Task item:
Among the records below, find each line bearing the word "zero" and copy it.

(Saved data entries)
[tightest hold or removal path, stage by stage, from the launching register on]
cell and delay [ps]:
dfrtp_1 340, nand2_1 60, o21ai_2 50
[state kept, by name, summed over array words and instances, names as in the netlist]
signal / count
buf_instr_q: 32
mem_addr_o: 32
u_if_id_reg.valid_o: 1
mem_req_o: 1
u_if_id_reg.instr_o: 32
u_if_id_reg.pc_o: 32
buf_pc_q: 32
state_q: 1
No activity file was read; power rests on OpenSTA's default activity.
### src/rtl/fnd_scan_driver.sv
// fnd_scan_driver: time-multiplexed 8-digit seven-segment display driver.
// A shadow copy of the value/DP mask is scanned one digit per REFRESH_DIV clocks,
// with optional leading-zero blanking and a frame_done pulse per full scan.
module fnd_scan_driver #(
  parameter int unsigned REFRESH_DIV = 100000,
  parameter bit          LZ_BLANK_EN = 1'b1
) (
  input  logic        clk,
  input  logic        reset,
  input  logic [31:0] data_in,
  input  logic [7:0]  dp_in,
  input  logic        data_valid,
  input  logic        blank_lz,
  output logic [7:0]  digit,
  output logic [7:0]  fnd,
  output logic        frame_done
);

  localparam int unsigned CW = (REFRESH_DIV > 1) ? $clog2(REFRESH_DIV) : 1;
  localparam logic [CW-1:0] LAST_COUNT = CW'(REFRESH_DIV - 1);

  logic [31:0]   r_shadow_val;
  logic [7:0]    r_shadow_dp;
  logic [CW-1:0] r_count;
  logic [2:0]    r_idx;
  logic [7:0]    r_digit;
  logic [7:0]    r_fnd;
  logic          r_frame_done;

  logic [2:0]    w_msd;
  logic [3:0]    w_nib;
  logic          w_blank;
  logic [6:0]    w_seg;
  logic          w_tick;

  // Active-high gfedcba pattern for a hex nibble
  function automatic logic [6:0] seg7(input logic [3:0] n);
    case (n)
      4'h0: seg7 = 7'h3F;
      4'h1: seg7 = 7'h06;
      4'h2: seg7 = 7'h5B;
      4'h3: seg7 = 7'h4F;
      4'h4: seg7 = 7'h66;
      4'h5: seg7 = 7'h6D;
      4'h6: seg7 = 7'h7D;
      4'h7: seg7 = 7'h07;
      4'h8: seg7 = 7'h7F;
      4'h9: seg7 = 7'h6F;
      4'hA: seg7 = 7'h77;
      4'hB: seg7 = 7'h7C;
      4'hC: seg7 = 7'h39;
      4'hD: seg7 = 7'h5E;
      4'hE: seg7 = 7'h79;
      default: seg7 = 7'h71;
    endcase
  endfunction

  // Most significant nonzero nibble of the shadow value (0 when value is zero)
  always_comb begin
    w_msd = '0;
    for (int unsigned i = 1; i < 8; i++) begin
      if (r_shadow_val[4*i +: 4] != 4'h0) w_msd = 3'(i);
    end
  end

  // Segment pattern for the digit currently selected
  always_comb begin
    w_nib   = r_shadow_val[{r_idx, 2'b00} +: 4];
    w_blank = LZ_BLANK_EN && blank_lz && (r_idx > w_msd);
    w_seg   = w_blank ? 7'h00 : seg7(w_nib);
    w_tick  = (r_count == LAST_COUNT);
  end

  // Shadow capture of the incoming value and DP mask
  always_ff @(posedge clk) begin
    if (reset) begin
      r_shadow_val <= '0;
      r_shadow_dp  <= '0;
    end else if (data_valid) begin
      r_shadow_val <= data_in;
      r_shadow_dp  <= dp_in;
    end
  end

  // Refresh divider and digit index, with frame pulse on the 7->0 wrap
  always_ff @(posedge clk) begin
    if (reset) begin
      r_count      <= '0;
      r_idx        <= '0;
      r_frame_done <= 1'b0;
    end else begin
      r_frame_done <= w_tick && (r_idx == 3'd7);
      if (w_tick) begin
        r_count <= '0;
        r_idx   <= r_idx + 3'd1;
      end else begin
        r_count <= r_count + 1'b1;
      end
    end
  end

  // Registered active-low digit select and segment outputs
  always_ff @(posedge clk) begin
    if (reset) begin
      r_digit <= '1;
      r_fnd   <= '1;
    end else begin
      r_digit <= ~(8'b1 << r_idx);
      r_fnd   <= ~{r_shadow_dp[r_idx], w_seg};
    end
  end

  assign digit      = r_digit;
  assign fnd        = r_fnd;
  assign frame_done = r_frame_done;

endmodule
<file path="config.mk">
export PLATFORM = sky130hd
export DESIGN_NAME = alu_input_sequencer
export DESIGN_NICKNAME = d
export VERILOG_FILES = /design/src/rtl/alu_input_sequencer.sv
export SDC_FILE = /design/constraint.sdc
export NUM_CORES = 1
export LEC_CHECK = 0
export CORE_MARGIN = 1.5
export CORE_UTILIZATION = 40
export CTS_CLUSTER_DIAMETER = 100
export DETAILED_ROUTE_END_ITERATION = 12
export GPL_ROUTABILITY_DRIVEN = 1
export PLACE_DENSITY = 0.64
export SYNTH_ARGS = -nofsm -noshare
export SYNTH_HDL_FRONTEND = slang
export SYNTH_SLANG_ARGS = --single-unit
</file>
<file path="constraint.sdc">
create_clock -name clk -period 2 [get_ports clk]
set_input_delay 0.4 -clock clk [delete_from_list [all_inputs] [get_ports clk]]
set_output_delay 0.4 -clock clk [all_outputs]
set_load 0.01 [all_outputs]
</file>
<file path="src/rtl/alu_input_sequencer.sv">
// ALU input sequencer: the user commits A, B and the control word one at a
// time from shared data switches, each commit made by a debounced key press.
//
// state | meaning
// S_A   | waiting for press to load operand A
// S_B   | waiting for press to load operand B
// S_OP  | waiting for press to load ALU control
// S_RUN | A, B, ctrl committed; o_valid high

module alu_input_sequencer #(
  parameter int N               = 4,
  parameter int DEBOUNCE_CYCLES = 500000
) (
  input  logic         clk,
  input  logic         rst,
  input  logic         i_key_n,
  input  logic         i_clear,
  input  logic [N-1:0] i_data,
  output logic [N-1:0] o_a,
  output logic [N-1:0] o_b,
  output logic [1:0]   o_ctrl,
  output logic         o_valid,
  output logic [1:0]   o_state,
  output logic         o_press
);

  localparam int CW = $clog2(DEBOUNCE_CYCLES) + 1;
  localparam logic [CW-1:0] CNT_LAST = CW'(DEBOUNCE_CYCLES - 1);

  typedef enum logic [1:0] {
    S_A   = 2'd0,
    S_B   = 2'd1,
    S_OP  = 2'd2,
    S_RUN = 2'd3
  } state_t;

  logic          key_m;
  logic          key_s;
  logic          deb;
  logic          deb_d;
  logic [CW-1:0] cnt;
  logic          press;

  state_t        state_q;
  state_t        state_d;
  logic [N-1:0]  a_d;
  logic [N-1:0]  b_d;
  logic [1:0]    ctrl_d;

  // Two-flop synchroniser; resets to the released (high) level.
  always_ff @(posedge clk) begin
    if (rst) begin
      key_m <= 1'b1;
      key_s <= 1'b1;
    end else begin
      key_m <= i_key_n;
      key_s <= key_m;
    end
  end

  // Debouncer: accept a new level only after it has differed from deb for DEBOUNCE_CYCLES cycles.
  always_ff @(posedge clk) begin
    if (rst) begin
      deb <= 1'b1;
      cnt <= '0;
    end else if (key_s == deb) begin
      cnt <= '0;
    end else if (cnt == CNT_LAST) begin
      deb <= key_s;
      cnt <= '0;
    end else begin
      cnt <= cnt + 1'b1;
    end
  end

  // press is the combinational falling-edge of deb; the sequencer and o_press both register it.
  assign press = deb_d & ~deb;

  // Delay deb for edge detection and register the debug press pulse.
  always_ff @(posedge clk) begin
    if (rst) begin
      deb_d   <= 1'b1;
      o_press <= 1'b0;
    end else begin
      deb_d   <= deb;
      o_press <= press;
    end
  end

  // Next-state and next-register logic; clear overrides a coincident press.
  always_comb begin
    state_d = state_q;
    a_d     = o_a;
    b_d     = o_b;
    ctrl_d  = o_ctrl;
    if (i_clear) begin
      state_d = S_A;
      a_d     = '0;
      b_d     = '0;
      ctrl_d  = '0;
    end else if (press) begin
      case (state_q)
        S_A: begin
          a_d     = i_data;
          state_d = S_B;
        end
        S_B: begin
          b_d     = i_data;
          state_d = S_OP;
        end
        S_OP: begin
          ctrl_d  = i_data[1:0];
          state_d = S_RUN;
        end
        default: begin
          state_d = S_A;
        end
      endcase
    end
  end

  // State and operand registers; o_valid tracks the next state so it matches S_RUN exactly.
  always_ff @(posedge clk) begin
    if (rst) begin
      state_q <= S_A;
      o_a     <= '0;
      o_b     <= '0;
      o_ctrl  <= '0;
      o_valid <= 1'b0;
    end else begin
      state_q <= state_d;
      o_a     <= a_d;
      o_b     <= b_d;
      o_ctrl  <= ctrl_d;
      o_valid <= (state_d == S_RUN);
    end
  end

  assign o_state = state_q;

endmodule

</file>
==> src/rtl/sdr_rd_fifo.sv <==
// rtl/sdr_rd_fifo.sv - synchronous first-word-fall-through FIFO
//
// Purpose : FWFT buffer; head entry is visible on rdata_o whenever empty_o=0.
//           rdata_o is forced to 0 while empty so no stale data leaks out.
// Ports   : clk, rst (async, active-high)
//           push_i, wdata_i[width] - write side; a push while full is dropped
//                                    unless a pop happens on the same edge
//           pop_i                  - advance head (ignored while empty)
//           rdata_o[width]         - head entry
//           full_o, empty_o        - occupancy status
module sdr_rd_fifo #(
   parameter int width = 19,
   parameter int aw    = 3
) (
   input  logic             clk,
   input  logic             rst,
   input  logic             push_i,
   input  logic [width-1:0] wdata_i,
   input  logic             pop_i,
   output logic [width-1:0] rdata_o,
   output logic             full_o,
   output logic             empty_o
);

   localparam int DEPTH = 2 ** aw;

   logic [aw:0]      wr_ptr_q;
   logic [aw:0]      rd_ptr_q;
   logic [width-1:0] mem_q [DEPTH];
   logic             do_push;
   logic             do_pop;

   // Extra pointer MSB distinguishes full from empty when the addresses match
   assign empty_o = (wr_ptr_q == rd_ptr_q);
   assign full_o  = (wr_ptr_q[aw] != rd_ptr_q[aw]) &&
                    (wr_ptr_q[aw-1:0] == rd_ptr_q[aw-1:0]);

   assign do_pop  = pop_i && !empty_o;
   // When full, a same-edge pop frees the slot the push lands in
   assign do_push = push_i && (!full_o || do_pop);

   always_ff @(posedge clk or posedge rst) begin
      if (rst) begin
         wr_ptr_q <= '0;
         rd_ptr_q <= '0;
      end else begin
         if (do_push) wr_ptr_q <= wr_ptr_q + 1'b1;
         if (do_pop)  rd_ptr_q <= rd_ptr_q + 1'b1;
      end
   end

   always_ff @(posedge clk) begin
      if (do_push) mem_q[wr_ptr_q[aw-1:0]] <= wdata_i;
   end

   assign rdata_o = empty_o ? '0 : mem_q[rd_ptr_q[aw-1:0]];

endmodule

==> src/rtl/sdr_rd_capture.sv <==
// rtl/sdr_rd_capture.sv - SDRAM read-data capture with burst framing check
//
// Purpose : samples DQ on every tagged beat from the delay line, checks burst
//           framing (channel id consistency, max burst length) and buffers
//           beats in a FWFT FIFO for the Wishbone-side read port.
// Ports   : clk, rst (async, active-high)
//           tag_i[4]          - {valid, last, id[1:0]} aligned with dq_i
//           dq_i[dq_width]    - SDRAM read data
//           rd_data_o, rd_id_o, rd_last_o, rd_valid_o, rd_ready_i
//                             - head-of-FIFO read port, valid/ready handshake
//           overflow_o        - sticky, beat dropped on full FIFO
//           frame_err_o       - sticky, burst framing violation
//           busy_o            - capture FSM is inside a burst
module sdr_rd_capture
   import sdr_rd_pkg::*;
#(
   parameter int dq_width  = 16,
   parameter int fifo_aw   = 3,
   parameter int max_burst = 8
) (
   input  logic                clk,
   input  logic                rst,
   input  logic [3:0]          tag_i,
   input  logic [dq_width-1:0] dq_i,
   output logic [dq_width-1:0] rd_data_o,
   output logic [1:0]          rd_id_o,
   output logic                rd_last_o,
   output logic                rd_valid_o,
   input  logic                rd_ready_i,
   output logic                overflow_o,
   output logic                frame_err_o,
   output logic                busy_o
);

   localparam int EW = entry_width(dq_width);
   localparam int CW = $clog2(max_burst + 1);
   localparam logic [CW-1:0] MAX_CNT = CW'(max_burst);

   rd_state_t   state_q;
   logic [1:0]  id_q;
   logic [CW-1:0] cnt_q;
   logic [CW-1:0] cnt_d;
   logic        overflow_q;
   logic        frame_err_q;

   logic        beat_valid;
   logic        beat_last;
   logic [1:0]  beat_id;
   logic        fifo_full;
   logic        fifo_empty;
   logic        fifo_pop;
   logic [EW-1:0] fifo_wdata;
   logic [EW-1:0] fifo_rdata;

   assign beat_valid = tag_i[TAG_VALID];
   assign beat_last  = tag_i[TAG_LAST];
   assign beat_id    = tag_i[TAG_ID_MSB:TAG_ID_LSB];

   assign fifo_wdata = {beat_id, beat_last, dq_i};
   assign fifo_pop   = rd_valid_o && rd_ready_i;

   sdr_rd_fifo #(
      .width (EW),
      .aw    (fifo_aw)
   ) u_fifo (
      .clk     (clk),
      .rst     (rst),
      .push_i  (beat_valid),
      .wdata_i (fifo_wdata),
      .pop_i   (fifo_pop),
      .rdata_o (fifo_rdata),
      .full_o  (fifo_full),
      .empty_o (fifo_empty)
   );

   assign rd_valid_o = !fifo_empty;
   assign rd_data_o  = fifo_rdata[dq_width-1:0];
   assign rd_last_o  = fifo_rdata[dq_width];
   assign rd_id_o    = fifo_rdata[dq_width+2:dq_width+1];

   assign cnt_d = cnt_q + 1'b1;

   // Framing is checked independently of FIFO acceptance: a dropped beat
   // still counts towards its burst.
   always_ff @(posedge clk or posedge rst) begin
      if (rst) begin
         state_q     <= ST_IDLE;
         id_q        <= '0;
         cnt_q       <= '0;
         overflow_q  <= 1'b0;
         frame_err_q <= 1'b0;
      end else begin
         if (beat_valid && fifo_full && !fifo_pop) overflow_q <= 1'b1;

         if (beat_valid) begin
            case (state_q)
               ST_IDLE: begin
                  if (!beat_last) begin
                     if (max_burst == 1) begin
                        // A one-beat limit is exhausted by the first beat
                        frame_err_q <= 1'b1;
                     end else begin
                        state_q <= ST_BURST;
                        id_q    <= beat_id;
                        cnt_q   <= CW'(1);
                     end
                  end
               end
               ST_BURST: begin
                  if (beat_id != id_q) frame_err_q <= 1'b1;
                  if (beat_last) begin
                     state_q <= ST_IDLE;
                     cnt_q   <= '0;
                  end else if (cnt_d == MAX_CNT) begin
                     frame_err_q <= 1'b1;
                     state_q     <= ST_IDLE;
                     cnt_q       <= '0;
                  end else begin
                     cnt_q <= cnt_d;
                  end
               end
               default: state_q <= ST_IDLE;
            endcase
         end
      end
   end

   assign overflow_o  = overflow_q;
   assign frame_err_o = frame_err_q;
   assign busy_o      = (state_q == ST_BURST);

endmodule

Problem solution:
// with optional leading-zero blanking and a frame_done pulse per full scan.
  // Most significant nonzero nibble of the shadow value (0 when value is zero)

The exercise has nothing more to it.